__Collected data entries__.
### config.mk
export PLATFORM = sky130hd
export DESIGN_NAME = writeback_arbiter
export DESIGN_NICKNAME = d
export VERILOG_FILES = /design/src/rtl/writeback_arbiter.sv
export SDC_FILE = /design/constraint.sdc
export NUM_CORES = 1
export LEC_CHECK = 0
export CAP_MARGIN = 20
export CORE_ASPECT_RATIO = 1.5
export CORE_MARGIN = 2
export CORE_UTILIZATION = 30
export CTS_BUF_LIST = sky130_fd_sc_hd__clkbuf_2
export CTS_CLUSTER_SIZE = 16
export DETAILED_ROUTE_END_ITERATION = 10
export PLACE_DENSITY_LB_ADDON = 0.3
export REMOVE_ABC_BUFFERS = 1
export SLEW_MARGIN = 20
export SYNTH_ARGS = -nofsm -noshare
export SYNTH_HDL_FRONTEND = slang
export SYNTH_SLANG_ARGS = --single-unit
### constraint.sdc
create_clock -name clk -period 10.9 [get_ports clk]
set_input_delay 2.18 -clock clk [delete_from_list [all_inputs] [get_ports clk]]
set_output_delay 2.18 -clock clk [all_outputs]
set_load 0.005 [all_outputs]
## config.mk

```make
export PLATFORM = sky130hd
export DESIGN_NAME = blinkpat_decoder
export DESIGN_NICKNAME = d
export VERILOG_FILES = /design/src/rtl/blinkpat_decoder.sv
export SDC_FILE = /design/constraint.sdc
export NUM_CORES = 1
export LEC_CHECK = 0
export ABC_AREA = 1
export ABC_CLOCK_PERIOD_IN_PS = 4600
export BUFFER_PORTS_ARGS = -buffer_cell sky130_fd_sc_hd__buf_4
export CAP_MARGIN = 15
export CORE_MARGIN = 2
export CORE_UTILIZATION = 60
export DETAILED_ROUTE_END_ITERATION = 7
export GPL_TIMING_DRIVEN = 0
export PLACE_DENSITY_LB_ADDON = 0.25
export SYNTH_ARGS = -nofsm -noshare
export SYNTH_HDL_FRONTEND = slang
export SYNTH_SLANG_ARGS = --single-unit
```

## constraint.sdc

```tcl
create_clock -name CLK -period 4.6 [get_ports CLK]
set_input_delay 0.23 -clock CLK [delete_from_list [all_inputs] [get_ports CLK]]
set_output_delay 0.23 -clock CLK [all_outputs]
set_load 0.02 [all_outputs]
```
$ cat src/rtl/battleship_pkg.sv
// Shared types and helpers for the battleship lab blocks: board defaults,
// the shot resolver state encoding, cell indexing and occupancy popcount.
package battleship_pkg;

    localparam int DEF_ROWS = 5;
    localparam int DEF_COLS = 5;
    localparam int CELLS    = DEF_ROWS * DEF_COLS;

    typedef enum logic [2:0] {
        ST_IDLE   = 3'd0,
        ST_ARM    = 3'd1,
        ST_WAIT   = 3'd2,
        ST_CHECK  = 3'd3,
        ST_REPORT = 3'd4,
        ST_OVER   = 3'd5
    } shot_state_t;

    function automatic logic [7:0] cell_idx(input logic [2:0] row,
                                            input logic [2:0] col,
                                            input logic [7:0] cols);
        return ({5'd0, row} * cols) + {5'd0, col};
    endfunction

    // Boards narrower than 32 cells are zero-extended by the caller.
    function automatic logic [5:0] popcount_cells(input logic [31:0] occ);
        logic [5:0] cnt;
        cnt = 6'd0;
        for (int i = 0; i < 32; i++) begin
            cnt = cnt + {5'd0, occ[i]};
        end
        return cnt;
    endfunction

endpackage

__Exercise brief__. Every one of the entries must be printed exactly.

__Solution to the exercise__.
### config.mk
export PLATFORM = sky130hd
export DESIGN_NAME = writeback_arbiter
export DESIGN_NICKNAME = d
export VERILOG_FILES = /design/src/rtl/writeback_arbiter.sv
export SDC_FILE = /design/constraint.sdc
export NUM_CORES = 1
export LEC_CHECK = 0
export CAP_MARGIN = 20
export CORE_ASPECT_RATIO = 1.5
export CORE_MARGIN = 2
export CORE_UTILIZATION = 30
export CTS_BUF_LIST = sky130_fd_sc_hd__clkbuf_2
export CTS_CLUSTER_SIZE = 16
export DETAILED_ROUTE_END_ITERATION = 10
export PLACE_DENSITY_LB_ADDON = 0.3
export REMOVE_ABC_BUFFERS = 1
export SLEW_MARGIN = 20
export SYNTH_ARGS = -nofsm -noshare
export SYNTH_HDL_FRONTEND = slang
export SYNTH_SLANG_ARGS = --single-unit
### constraint.sdc
create_clock -name clk -period 10.9 [get_ports clk]
set_input_delay 2.18 -clock clk [delete_from_list [all_inputs] [get_ports clk]]
set_output_delay 2.18 -clock clk [all_outputs]
set_load 0.005 [all_outputs]
## config.mk

```make
export PLATFORM = sky130hd
export DESIGN_NAME = blinkpat_decoder
export DESIGN_NICKNAME = d
export VERILOG_FILES = /design/src/rtl/blinkpat_decoder.sv
export SDC_FILE = /design/constraint.sdc
export NUM_CORES = 1
export LEC_CHECK = 0
export ABC_AREA = 1
export ABC_CLOCK_PERIOD_IN_PS = 4600
export BUFFER_PORTS_ARGS = -buffer_cell sky130_fd_sc_hd__buf_4
export CAP_MARGIN = 15
export CORE_MARGIN = 2
export CORE_UTILIZATION = 60
export DETAILED_ROUTE_END_ITERATION = 7
export GPL_TIMING_DRIVEN = 0
export PLACE_DENSITY_LB_ADDON = 0.25
export SYNTH_ARGS = -nofsm -noshare
export SYNTH_HDL_FRONTEND = slang
export SYNTH_SLANG_ARGS = --single-unit
```

## constraint.sdc

```tcl
create_clock -name CLK -period 4.6 [get_ports CLK]
set_input_delay 0.23 -clock CLK [delete_from_list [all_inputs] [get_ports CLK]]
set_output_delay 0.23 -clock CLK [all_outputs]
set_load 0.02 [all_outputs]
```
$ cat src/rtl/battleship_pkg.sv
// Shared types and helpers for the battleship lab blocks: board defaults,
// the shot resolver state encoding, cell indexing and occupancy popcount.
package battleship_pkg;

    localparam int DEF_ROWS = 5;
    localparam int DEF_COLS = 5;
    localparam int CELLS    = DEF_ROWS * DEF_COLS;

    typedef enum logic [2:0] {
        ST_IDLE   = 3'd0,
        ST_ARM    = 3'd1,
        ST_WAIT   = 3'd2,
        ST_CHECK  = 3'd3,
        ST_REPORT = 3'd4,
        ST_OVER   = 3'd5
    } shot_state_t;

    function automatic logic [7:0] cell_idx(input logic [2:0] row,
                                            input logic [2:0] col,
                                            input logic [7:0] cols);
        return ({5'd0, row} * cols) + {5'd0, col};
    endfunction

    // Boards narrower than 32 cells are zero-extended by the caller.
    function automatic logic [5:0] popcount_cells(input logic [31:0] occ);
        logic [5:0] cnt;
        cnt = 6'd0;
        for (int i = 0; i < 32; i++) begin
            cnt = cnt + {5'd0, occ[i]};
        end
        return cnt;
    endfunction

endpackage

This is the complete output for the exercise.